### [Exercise brief]
To complete the exercise, write out all the data exactly.
Given data Block Start
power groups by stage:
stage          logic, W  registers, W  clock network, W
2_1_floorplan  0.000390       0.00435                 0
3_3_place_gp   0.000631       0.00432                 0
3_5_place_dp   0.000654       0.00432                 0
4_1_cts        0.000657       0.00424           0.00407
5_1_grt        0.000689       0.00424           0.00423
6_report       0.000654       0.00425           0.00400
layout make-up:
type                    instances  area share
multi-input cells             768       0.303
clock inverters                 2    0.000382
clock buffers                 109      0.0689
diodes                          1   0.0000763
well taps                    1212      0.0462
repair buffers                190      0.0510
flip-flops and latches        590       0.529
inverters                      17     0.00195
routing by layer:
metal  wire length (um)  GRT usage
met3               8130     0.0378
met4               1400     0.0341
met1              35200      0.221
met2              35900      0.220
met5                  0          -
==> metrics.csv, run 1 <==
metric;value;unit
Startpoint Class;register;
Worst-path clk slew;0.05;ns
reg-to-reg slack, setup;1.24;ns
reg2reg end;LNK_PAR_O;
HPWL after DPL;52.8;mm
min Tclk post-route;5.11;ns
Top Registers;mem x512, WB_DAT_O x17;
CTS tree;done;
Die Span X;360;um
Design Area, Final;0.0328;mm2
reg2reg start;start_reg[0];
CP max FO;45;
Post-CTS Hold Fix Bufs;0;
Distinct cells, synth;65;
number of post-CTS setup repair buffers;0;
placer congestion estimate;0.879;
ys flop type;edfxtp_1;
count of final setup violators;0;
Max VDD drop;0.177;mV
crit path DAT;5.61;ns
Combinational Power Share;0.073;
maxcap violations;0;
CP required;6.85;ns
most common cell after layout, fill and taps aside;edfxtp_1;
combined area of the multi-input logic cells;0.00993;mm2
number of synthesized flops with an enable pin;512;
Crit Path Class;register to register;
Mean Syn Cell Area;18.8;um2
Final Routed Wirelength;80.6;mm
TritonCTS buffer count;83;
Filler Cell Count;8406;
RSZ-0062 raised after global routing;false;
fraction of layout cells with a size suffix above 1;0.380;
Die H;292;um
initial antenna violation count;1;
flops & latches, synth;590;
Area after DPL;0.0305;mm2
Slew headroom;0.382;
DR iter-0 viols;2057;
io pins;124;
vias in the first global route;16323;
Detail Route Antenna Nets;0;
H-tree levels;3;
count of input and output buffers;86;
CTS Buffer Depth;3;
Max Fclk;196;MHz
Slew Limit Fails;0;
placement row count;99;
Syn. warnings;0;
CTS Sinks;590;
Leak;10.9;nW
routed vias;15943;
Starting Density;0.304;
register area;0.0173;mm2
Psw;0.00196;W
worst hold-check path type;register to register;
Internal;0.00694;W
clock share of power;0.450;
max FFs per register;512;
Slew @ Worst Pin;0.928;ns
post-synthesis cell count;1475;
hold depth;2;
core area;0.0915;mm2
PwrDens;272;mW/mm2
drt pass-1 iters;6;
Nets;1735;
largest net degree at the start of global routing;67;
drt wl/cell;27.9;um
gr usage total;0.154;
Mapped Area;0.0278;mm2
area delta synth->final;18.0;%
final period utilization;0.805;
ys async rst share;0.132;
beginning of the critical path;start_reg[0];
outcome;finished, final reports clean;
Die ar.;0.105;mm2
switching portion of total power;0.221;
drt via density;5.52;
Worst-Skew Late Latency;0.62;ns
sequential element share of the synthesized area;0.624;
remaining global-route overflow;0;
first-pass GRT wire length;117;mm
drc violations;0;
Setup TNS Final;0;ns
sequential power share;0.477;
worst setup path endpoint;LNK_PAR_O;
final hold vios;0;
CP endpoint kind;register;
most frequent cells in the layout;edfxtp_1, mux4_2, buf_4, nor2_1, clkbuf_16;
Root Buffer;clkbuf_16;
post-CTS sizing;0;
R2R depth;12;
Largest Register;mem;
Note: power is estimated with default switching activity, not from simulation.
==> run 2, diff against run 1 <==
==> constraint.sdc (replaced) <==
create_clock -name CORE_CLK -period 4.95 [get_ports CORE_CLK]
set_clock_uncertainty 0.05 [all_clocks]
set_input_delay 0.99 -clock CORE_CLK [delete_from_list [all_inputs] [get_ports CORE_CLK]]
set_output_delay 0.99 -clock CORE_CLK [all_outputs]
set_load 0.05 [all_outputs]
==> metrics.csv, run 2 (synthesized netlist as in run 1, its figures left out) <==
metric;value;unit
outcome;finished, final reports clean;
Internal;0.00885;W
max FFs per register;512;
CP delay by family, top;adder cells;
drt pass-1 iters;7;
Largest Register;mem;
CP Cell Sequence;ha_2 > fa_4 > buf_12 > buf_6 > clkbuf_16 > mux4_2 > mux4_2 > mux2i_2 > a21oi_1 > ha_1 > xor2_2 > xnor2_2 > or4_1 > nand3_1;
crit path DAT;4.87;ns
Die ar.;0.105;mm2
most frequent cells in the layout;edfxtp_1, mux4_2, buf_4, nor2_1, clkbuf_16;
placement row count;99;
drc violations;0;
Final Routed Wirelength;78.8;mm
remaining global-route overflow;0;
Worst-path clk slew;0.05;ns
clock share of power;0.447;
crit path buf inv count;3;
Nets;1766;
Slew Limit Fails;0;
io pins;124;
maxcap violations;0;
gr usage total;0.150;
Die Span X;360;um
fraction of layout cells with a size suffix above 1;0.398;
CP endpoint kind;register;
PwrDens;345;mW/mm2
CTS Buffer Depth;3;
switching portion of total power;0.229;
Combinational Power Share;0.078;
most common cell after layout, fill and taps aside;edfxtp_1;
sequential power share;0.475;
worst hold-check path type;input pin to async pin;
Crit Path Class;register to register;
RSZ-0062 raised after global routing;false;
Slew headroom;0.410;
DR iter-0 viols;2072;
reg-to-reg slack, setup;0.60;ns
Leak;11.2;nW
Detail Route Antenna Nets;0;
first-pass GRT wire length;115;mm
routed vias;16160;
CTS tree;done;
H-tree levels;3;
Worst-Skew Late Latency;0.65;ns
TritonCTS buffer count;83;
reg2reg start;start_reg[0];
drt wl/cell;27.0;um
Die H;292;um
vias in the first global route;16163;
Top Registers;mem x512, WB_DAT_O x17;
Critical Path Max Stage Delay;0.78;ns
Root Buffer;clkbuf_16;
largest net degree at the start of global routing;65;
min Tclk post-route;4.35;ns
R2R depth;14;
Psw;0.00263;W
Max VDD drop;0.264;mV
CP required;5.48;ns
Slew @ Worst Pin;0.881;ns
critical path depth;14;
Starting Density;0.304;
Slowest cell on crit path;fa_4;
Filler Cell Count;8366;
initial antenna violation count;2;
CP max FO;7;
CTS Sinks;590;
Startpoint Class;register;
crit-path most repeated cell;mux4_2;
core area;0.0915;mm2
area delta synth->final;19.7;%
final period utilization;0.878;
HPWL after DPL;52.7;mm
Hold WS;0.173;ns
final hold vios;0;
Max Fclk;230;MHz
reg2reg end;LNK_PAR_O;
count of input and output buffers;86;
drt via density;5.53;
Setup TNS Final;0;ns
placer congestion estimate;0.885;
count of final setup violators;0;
Given data Block End
### [Written solution]
power groups by stage:
stage          logic, W  registers, W  clock network, W
2_1_floorplan  0.000390       0.00435                 0
3_3_place_gp   0.000631       0.00432                 0
3_5_place_dp   0.000654       0.00432                 0
4_1_cts        0.000657       0.00424           0.00407
5_1_grt        0.000689       0.00424           0.00423
6_report       0.000654       0.00425           0.00400
layout make-up:
type                    instances  area share
multi-input cells             768       0.303
clock inverters                 2    0.000382
clock buffers                 109      0.0689
diodes                          1   0.0000763
well taps                    1212      0.0462
repair buffers                190      0.0510
flip-flops and latches        590       0.529
inverters                      17     0.00195
routing by layer:
metal  wire length (um)  GRT usage
met3               8130     0.0378
met4               1400     0.0341
met1              35200      0.221
met2              35900      0.220
met5                  0          -
==> metrics.csv, run 1 <==
metric;value;unit
Startpoint Class;register;
Worst-path clk slew;0.05;ns
reg-to-reg slack, setup;1.24;ns
reg2reg end;LNK_PAR_O;
HPWL after DPL;52.8;mm
min Tclk post-route;5.11;ns
Top Registers;mem x512, WB_DAT_O x17;
CTS tree;done;
Die Span X;360;um
Design Area, Final;0.0328;mm2
reg2reg start;start_reg[0];
CP max FO;45;
Post-CTS Hold Fix Bufs;0;
Distinct cells, synth;65;
number of post-CTS setup repair buffers;0;
placer congestion estimate;0.879;
ys flop type;edfxtp_1;
count of final setup violators;0;
Max VDD drop;0.177;mV
crit path DAT;5.61;ns
Combinational Power Share;0.073;
maxcap violations;0;
CP required;6.85;ns
most common cell after layout, fill and taps aside;edfxtp_1;
combined area of the multi-input logic cells;0.00993;mm2
number of synthesized flops with an enable pin;512;
Crit Path Class;register to register;
Mean Syn Cell Area;18.8;um2
Final Routed Wirelength;80.6;mm
TritonCTS buffer count;83;
Filler Cell Count;8406;
RSZ-0062 raised after global routing;false;
fraction of layout cells with a size suffix above 1;0.380;
Die H;292;um
initial antenna violation count;1;
flops & latches, synth;590;
Area after DPL;0.0305;mm2
Slew headroom;0.382;
DR iter-0 viols;2057;
io pins;124;
vias in the first global route;16323;
Detail Route Antenna Nets;0;
H-tree levels;3;
count of input and output buffers;86;
CTS Buffer Depth;3;
Max Fclk;196;MHz
Slew Limit Fails;0;
placement row count;99;
Syn. warnings;0;
CTS Sinks;590;
Leak;10.9;nW
routed vias;15943;
Starting Density;0.304;
register area;0.0173;mm2
Psw;0.00196;W
worst hold-check path type;register to register;
Internal;0.00694;W
clock share of power;0.450;
max FFs per register;512;
Slew @ Worst Pin;0.928;ns
post-synthesis cell count;1475;
hold depth;2;
core area;0.0915;mm2
PwrDens;272;mW/mm2
drt pass-1 iters;6;
Nets;1735;
largest net degree at the start of global routing;67;
drt wl/cell;27.9;um
gr usage total;0.154;
Mapped Area;0.0278;mm2
area delta synth->final;18.0;%
final period utilization;0.805;
ys async rst share;0.132;
beginning of the critical path;start_reg[0];
outcome;finished, final reports clean;
Die ar.;0.105;mm2
switching portion of total power;0.221;
drt via density;5.52;
Worst-Skew Late Latency;0.62;ns
sequential element share of the synthesized area;0.624;
remaining global-route overflow;0;
first-pass GRT wire length;117;mm
drc violations;0;
Setup TNS Final;0;ns
sequential power share;0.477;
worst setup path endpoint;LNK_PAR_O;
final hold vios;0;
CP endpoint kind;register;
most frequent cells in the layout;edfxtp_1, mux4_2, buf_4, nor2_1, clkbuf_16;
Root Buffer;clkbuf_16;
post-CTS sizing;0;
R2R depth;12;
Largest Register;mem;
Note: power is estimated with default switching activity, not from simulation.
==> run 2, diff against run 1 <==
==> constraint.sdc (replaced) <==
create_clock -name CORE_CLK -period 4.95 [get_ports CORE_CLK]
set_clock_uncertainty 0.05 [all_clocks]
set_input_delay 0.99 -clock CORE_CLK [delete_from_list [all_inputs] [get_ports CORE_CLK]]
set_output_delay 0.99 -clock CORE_CLK [all_outputs]
set_load 0.05 [all_outputs]
==> metrics.csv, run 2 (synthesized netlist as in run 1, its figures left out) <==
metric;value;unit
outcome;finished, final reports clean;
Internal;0.00885;W
max FFs per register;512;
CP delay by family, top;adder cells;
drt pass-1 iters;7;
Largest Register;mem;
CP Cell Sequence;ha_2 > fa_4 > buf_12 > buf_6 > clkbuf_16 > mux4_2 > mux4_2 > mux2i_2 > a21oi_1 > ha_1 > xor2_2 > xnor2_2 > or4_1 > nand3_1;
crit path DAT;4.87;ns
Die ar.;0.105;mm2
most frequent cells in the layout;edfxtp_1, mux4_2, buf_4, nor2_1, clkbuf_16;
placement row count;99;
drc violations;0;
Final Routed Wirelength;78.8;mm
remaining global-route overflow;0;
Worst-path clk slew;0.05;ns
clock share of power;0.447;
crit path buf inv count;3;
Nets;1766;
Slew Limit Fails;0;
io pins;124;
maxcap violations;0;
gr usage total;0.150;
Die Span X;360;um
fraction of layout cells with a size suffix above 1;0.398;
CP endpoint kind;register;
PwrDens;345;mW/mm2
CTS Buffer Depth;3;
switching portion of total power;0.229;
Combinational Power Share;0.078;
most common cell after layout, fill and taps aside;edfxtp_1;
sequential power share;0.475;
worst hold-check path type;input pin to async pin;
Crit Path Class;register to register;
RSZ-0062 raised after global routing;false;
Slew headroom;0.410;
DR iter-0 viols;2072;
reg-to-reg slack, setup;0.60;ns
Leak;11.2;nW
Detail Route Antenna Nets;0;
first-pass GRT wire length;115;mm
routed vias;16160;
CTS tree;done;
H-tree levels;3;
Worst-Skew Late Latency;0.65;ns
TritonCTS buffer count;83;
reg2reg start;start_reg[0];
drt wl/cell;27.0;um
Die H;292;um
vias in the first global route;16163;
Top Registers;mem x512, WB_DAT_O x17;
Critical Path Max Stage Delay;0.78;ns
Root Buffer;clkbuf_16;
largest net degree at the start of global routing;65;
min Tclk post-route;4.35;ns
R2R depth;14;
Psw;0.00263;W
Max VDD drop;0.264;mV
CP required;5.48;ns
Slew @ Worst Pin;0.881;ns
critical path depth;14;
Starting Density;0.304;
Slowest cell on crit path;fa_4;
Filler Cell Count;8366;
initial antenna violation count;2;
CP max FO;7;
CTS Sinks;590;
Startpoint Class;register;
crit-path most repeated cell;mux4_2;
core area;0.0915;mm2
area delta synth->final;19.7;%
final period utilization;0.878;
HPWL after DPL;52.7;mm
Hold WS;0.173;ns
final hold vios;0;
Max Fclk;230;MHz
reg2reg end;LNK_PAR_O;
count of input and output buffers;86;
drt via density;5.53;
Setup TNS Final;0;ns
placer congestion estimate;0.885;
count of final setup violators;0;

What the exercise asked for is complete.